Mi jefe directo me putea en el trabajo. A la hora de comer me dice que estoy despedido, que no hace falta que vuelva. Pero no me voy, no es él quien me tiene que despedir. Me quedo, pero no me deja hacer nada. Coge un cronómetro y se pone a mi lado, casi tocándome, para medir mi productividad. No haces nada por minuto, me dice, tu productividad es cero.
Convoca una reunión de grupo, a la que asisto. Trata de convencer a todos de que soy totalmente prescindible y yo planteo, lo más educadamente posible, que es un tema personal y que no me deja hacer nada para demostrar que no hago nada. Los demás se miran fastidiados (miradas hacia arriba, balanceos de cabeza, soplidos), no les apetece tener que elegir un bando a estas alturas.
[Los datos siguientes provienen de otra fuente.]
## config.mk

```make
export PLATFORM = sky130hd
export DESIGN_NAME = pci_master_sched
export DESIGN_NICKNAME = d
export VERILOG_FILES = /design/src/rtl/pci_master_sched.sv
export SDC_FILE = /design/constraint.sdc
export NUM_CORES = 1
export LEC_CHECK = 0
export ABC_CLOCK_PERIOD_IN_PS = 3200
export BUFFER_PORTS_ARGS = -buffer_cell sky130_fd_sc_hd__buf_4
export CORE_AREA = 2 2 141 143
export DETAILED_ROUTE_END_ITERATION = 8
export DIE_AREA = 0 0 143 145
export GPL_TIMING_DRIVEN = 0
export SLEW_MARGIN = 20
export SYNTH_ARGS = -nofsm -noshare
export SYNTH_HDL_FRONTEND = slang
export SYNTH_SLANG_ARGS = --single-unit
```

## constraint.sdc

```tcl
create_clock -name clk -period 3.2 [get_ports clk]
set_clock_uncertainty 0.05 [all_clocks]
set_input_delay 0.64 -clock clk [delete_from_list [all_inputs] [get_ports clk]]
set_output_delay 0.64 -clock clk [all_outputs]
set_load 0.05 [all_outputs]
```

## src/rtl/pci_master_sched.sv

```systemverilog
// Round-robin scheduler sharing the PCI master bus engine between the write and read
// command paths; one transaction outstanding, write-buffer indexing and completion routing.
module pci_master_sched (
    input  logic        clk,
    input  logic        rst,
    input  logic [3:0]  wr_cmd_id,
    input  logic [7:0]  wr_cmd_len,
    input  logic [63:0] wr_cmd_addr,
    input  logic        wr_cmd_valid,
    output logic        wr_cmd_ready,
    input  logic [3:0]  rd_cmd_id,
    input  logic [7:0]  rd_cmd_len,
    input  logic [63:0] rd_cmd_addr,
    input  logic        rd_cmd_valid,
    output logic        rd_cmd_ready,
    output logic [9:0]  data_idx,
    input  logic [31:0] data_dout,
    input  logic [3:0]  data_strb,
    output logic        eng_cmd_write,
    output logic [3:0]  eng_cmd_id,
    output logic [7:0]  eng_cmd_len,
    output logic [63:0] eng_cmd_addr,
    output logic        eng_cmd_valid,
    input  logic        eng_cmd_ready,
    output logic [31:0] eng_wdata,
    output logic [3:0]  eng_wstrb,
    input  logic        eng_data_next,
    input  logic [3:0]  eng_resp_id,
    input  logic [7:0]  eng_resp_len,
    input  logic [1:0]  eng_resp_err,
    input  logic        eng_resp_valid,
    output logic        eng_resp_ready,
    output logic [3:0]  wr_resp_id,
    output logic [7:0]  wr_resp_len,
    output logic [1:0]  wr_resp_err,
    output logic        wr_resp_valid,
    input  logic        wr_resp_ready,
    output logic [3:0]  rd_resp_id,
    output logic [7:0]  rd_resp_len,
    output logic [1:0]  rd_resp_err,
    output logic        rd_resp_valid,
    input  logic        rd_resp_ready,
    output logic        beat_ovf
);

    typedef enum logic [1:0] {IDLE, ISSUE, WAIT_RESP} state_t;

    state_t      state_q, state_d;
    logic        cur_write_q, last_wr_q;
    logic [3:0]  cmd_id_q;
    logic [7:0]  cmd_len_q;
    logic [63:0] cmd_addr_q;
    logic [9:0]  wr_base_q;
    logic [7:0]  wr_off_q;
    logic        wr_last_q;
    logic        beat_ovf_q;
    logic        resp_fire;

    always_comb begin
        state_d        = state_q;
        wr_cmd_ready   = 1'b0;
        rd_cmd_ready   = 1'b0;
        eng_resp_ready = 1'b0;
        wr_resp_valid  = 1'b0;
        rd_resp_valid  = 1'b0;
        resp_fire      = 1'b0;
        case (state_q)
            IDLE: begin
                if (wr_cmd_valid && (!rd_cmd_valid || !last_wr_q)) begin
                    wr_cmd_ready = 1'b1;
                    state_d      = ISSUE;
                end else if (rd_cmd_valid) begin
                    rd_cmd_ready = 1'b1;
                    state_d      = ISSUE;
                end
            end
            ISSUE: begin
                if (eng_cmd_ready) state_d = WAIT_RESP;
            end
            WAIT_RESP: begin
                if (cur_write_q) begin
                    wr_resp_valid  = eng_resp_valid;
                    eng_resp_ready = wr_resp_ready;
                end else begin
                    rd_resp_valid  = eng_resp_valid;
                    eng_resp_ready = rd_resp_ready;
                end
                resp_fire = eng_resp_valid && (cur_write_q ? wr_resp_ready : rd_resp_ready);
                if (resp_fire) state_d = IDLE;
            end
            default: state_d = IDLE;
        endcase
    end

    always_ff @(posedge clk) begin
        if (rst) begin
            state_q     <= IDLE;
            cur_write_q <= 1'b0;
            last_wr_q   <= 1'b0;
            cmd_id_q    <= '0;
            cmd_len_q   <= '0;
            cmd_addr_q  <= '0;
            wr_base_q   <= '0;
            wr_off_q    <= '0;
            wr_last_q   <= 1'b0;
            beat_ovf_q  <= 1'b0;
        end else begin
            state_q <= state_d;
            if (wr_cmd_ready || rd_cmd_ready) begin
                cur_write_q <= wr_cmd_ready;
                last_wr_q   <= wr_cmd_ready;
                cmd_id_q    <= wr_cmd_ready ? wr_cmd_id   : rd_cmd_id;
                cmd_len_q   <= wr_cmd_ready ? wr_cmd_len  : rd_cmd_len;
                cmd_addr_q  <= wr_cmd_ready ? wr_cmd_addr : rd_cmd_addr;
                wr_off_q    <= '0;
                wr_last_q   <= 1'b0;
            end else if (state_q != IDLE && cur_write_q && eng_data_next) begin
                // The pulse at saturation consumes the final beat; only a pulse after it overflows.
                if (wr_last_q)
                    beat_ovf_q <= 1'b1;
                else if (wr_off_q == cmd_len_q)
                    wr_last_q <= 1'b1;
                else
                    wr_off_q <= wr_off_q + 8'd1;
            end
            if (resp_fire && cur_write_q)
                wr_base_q <= wr_base_q + {2'b00, cmd_len_q} + 10'd1;
        end
    end

    assign data_idx      = wr_base_q + {2'b00, wr_off_q};
    assign eng_cmd_write = cur_write_q;
    assign eng_cmd_id    = cmd_id_q;
    assign eng_cmd_len   = cmd_len_q;
    assign eng_cmd_addr  = cmd_addr_q;
    assign eng_cmd_valid = (state_q == ISSUE);
    assign eng_wdata     = data_dout;
    assign eng_wstrb     = data_strb;
    assign wr_resp_id    = eng_resp_id;
    assign wr_resp_len   = eng_resp_len;
    assign wr_resp_err   = eng_resp_err;
    assign rd_resp_id    = eng_resp_id;
    assign rd_resp_len   = eng_resp_len;
    assign rd_resp_err   = eng_resp_err;
    assign beat_ovf      = beat_ovf_q;

endmodule

```

==> impl_metrics.tcl <==
set metrics [dict create \
    outcome "finished, final reports clean" \
    post-synth-top-count-cell "nor2_1" \
    grt_max_degree 18 \
    cts.sinks 99 \
    syn_to_final_growth_pct 59.9 \
    start_util_pct 26.8 \
    hold_path.class "reg -> reg" \
    clk_pin_slew_ns 0.07 \
    dp_hpwl_mm 15.8 \
    crit_required_ns 2.51 \
    netlist_area_um2 5140 \
    grt_pass1_wl_mm 29.5 \
    crit_path_end_kind "primary output" \
    antenna_found_initial 0 \
    first_global_vias 5356 \
    critPathMaxFanout 6 \
    timing.rr.end "wr_base_q[9]$_SDFFE_PP0P_" \
    cp_num_cells 8 \
    path_buf_inv 1 \
    h-tree-depth 3 \
    synth_common_cells "182 x nor2_1, 99 x dfxtp_1, 76 x o221ai_1, 65 x buf_4, 27 x clkbuf_1" \
    ys_seq_area_share_pct 38.5 \
    crit_start "wr_off_q[0]$_SDFFE_PP0P_" \
    layout-drive-gt1-share_pct 44.8 \
    cts_hold_buffers 0 \
    finalCritPeriodShare_pct 96.3 \
    totalWireLength_mm 19.9 \
    reg2reg_depth 7 \
    drt_first_pass_iters 5 \
    numCtsBuffers 9 \
    reg2reg_slack_ns 1.01 \
    critPathCapture "data_idx[8]" \
    port_buffers 318 \
    insertion_delay_ns 0.35 \
    setup_viol 0 \
    syn_inst 616 \
    viasPerCell 4.50 \
    max-vdd-ir-drop_v 0.000322 \
    synth_top_cell_area_share_pct 38.5 \
    max_freq_ghz 0.325 \
    synthArstFlopShare_pct 0 \
    ys_seq_elements 99 \
    fin_nets 1174 \
    insertedDiodeCount 0 \
    drv_cap 0 \
    crit_chain "ha_2, fa_2, a21oi_2, nor2b_1, o31a_1, o41ai_2, xnor2_1, buf_4" \
    worst_pin_slew_ns 0.915 \
    clock_path_buffers 2 \
    postRouteAntennaNets 0 \
    core_um2 19200 \
    drt-wirelength-per-cell_um 16.4 \
    critPathArrivalTime_ns 2.39 \
    die_w_um 143 \
    relSlewSlack_pct 38.4 \
    io-pin-count 369 \
    place_congestion 0.772 \
    cts_tree "done" \
    r2r-start "eng_cmd_len[2]$_SDFFE_PP0P_" \
    worstSetupPathType "reg -> out" \
    synth_cell_types 45 \
    critPathTopFamily "compound AO/OA/AOI/OAI gates" \
    cp_slowest_stage_delay_ns 0.37 \
    setup_slack_ns 0.120 \
    power.density_nw_per_um2 508 \
    grt.overflow.total 0 \
    route.vias.total 5463 \
    synth_edf_count 0 \
    power_w 0.00418 \
    synth_area_per_cell_um2 8.35 \
    fp-row-count 51 \
    critPathSlowestCell "dfxtp_4" \
    setup_tns_ns 0 \
    synth_nets 846 \
    final_util_pct 42.8 \
    maxSlewViolCount 0 \
    netlist_top_cells_area "dfxtp_1 39%, nor2_1 13%, o221ai_1 13%, buf_4 9.5%, ha_1 4.1%" \
    fp.dieH_um 145 \
    p_leak_nw 3.88 \
    drc 0 \
    hold_violations 0 \
    start_kind "register" \
    cts-root-buf "clkbuf_16" \
    dieArea_um2 20700 \
    yosysWarnings 0 \
    yosysTopAreaCell "dfxtp_1" \
    min_period_ns 3.08 \
    post_cts_buffers 0 \
    drt_iter0_markers 224 \
    track_usage_pct 18.3 \
    dominantRegCellSynth "dfxtp_1" \
    rsz0062_at_grt "false" \
    pre_cts_slack_ns 0.249 \
]
power breakdown:
group	switching, W	leakage [nW]	internal (W)
registers	0.0000898	0.820	0.00136
clock network	0.000514	0.160	0.000693
logic	0.000985	2.90	0.000537
through the flow:
| stage | hold WS (ns) | cell area [µm²] | instances |
|---|---|---|---|
| final | 0.433 | 8220 | 1214 |
| after global routing | 0.430 | 8220 | 1214 |
| after CTS | 0.424 | 8200 | 1214 |
| after detailed placement | 0.419 | 7860 | 1199 |
| after global placement | 0.421 | 7860 | 1199 |
| after floorplan | 0.403 | 5140 | 616 |
cells by family after synthesis:
logic type	share of synthesized area (%)
DFF	38.5
xor gates and xnor gates	4.26
adders and majority gates	4.91
and+or+nand+nor	19.2
AOI/OAI and AO/OA	19.3
buffers and inverters	13.2
muxes	0.608
cell type report:
class                   count  area (µm²)
fillers                  1993       11000
multi-input cells         404        2510
repair buffers            318        2390
flip-flops and latches     99        1990
plain buffers             103         643
well taps                 265         332
clock buffers               9         225
clock inverters             7         100
inverters                   9        33.8
metal layers:
layer  wire length (µm)  track usage [%]  share of wire, %
met1               8380             22.4                42
met2               9970             31.5                50
met3               1400             6.14               7.0
met4                122             3.27              0.61
met5                  0                0                 0
worst min-delay path by stage:
stage / end / slack, ns / start / cells past startpoint
after floorplan: wr_base_q[3]$_SDFFE_PP0P_ / 0.40 / wr_base_q[3]$_SDFFE_PP0P_ / 2
after global placement: beat_ovf$_SDFFE_PP0P_ / 0.42 / beat_ovf$_SDFFE_PP0P_ / 2
after detailed placement: beat_ovf$_SDFFE_PP0P_ / 0.42 / beat_ovf$_SDFFE_PP0P_ / 2
after CTS: eng_cmd_addr[20]$_SDFFE_PP0P_ / 0.42 / wr_cmd_addr[20] / 3
after global routing: eng_cmd_addr[47]$_SDFFE_PP0P_ / 0.43 / wr_cmd_addr[47] / 3
final: beat_ovf$_SDFFE_PP0P_ / 0.43 / beat_ovf$_SDFFE_PP0P_ / 2
timing repair:
action,CTS,global route
setup endpoints to repair,3,3
gates resized for setup,4,7
pin swaps,0,1
endpoints found under the hold margin,0,0
cells in the final DEF, fill, tap and decap left out, types with 3 or more instances in the layout:
master,n
o221ai_1,76
o21ai_0,5
xnor2_1,9
clkbuf_1,26
nor4b_1,3
nand4_1,4
o21a_1,6
nand3_1,7
a21oi_1,11
a211oi_1,6
dfxtp_1,96
buf_4,383
nor3_1,4
inv_1,8
buf_2,10
nand2b_1,4
nor2b_1,6
ha_1,16
nand2_1,14
xor2_1,16
clkbuf_16,9
nor2_1,181
tightest hold or removal path: cells and delay by family, from the launching register on:
family | cells | cell delay (ns)
AOI/OAI and AO/OA | 1 | 0.04
DFF | 1 | 0.34
and+or+nand+nor | 1 | 0.07
sequential cells by signal, summed over array words and instances, names as in the netlist:
name / flops
beat_ovf: 1
eng_cmd_id: 4
state_q: 2
wr_off_q: 8
wr_last_q: 1
eng_cmd_len: 8
wr_base_q: 10
last_wr_q: 1
eng_cmd_addr: 64
Power figures use the tool's default switching activity.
Dentro de nuestra sobreactuación educada, él me ofrece un refresco, que yo acepto. Es su bebida favorita del gimnasio. Cuando la estoy abriendo, resulta que ha habido un error en la maquinaria del embotellado, sin duda, y bajo la cápsula aparece un grupo de chapas amontonadas, como un enjambre. Es para mí como un tesoro de monedas de oro. De hecho sus cantos dorados brillan. Las voy desprendiendo una a una, con esa inocente alegría de cuando era niño, regodeándome para alargar el momento. Dos son de marcas de agua diferentes, otras dos de Fanta de sabores extraños y otra más ovalada, y dos de no sé qué bebida, rectangulares, con paisajes panorámicos.
Con educación fingida le ofrezco una de ellas. Y, con esa misma educación, me dice que le de la más normalita. Le ofrezco la de Fanta de vainilla, que no la tengo, pero es la más fea (solo tipografía y una mancha gris). Él abre una lata de bombones y me enseña su interior repleto de chapas mientras me dice que esa la tiene. ¡Extraño duelo! ¡Puta educación! Con todo el dolor de mi alma, cojo una de las rectangulares y le doy esa llena de colores con un precioso paisaje de la huerta murciana.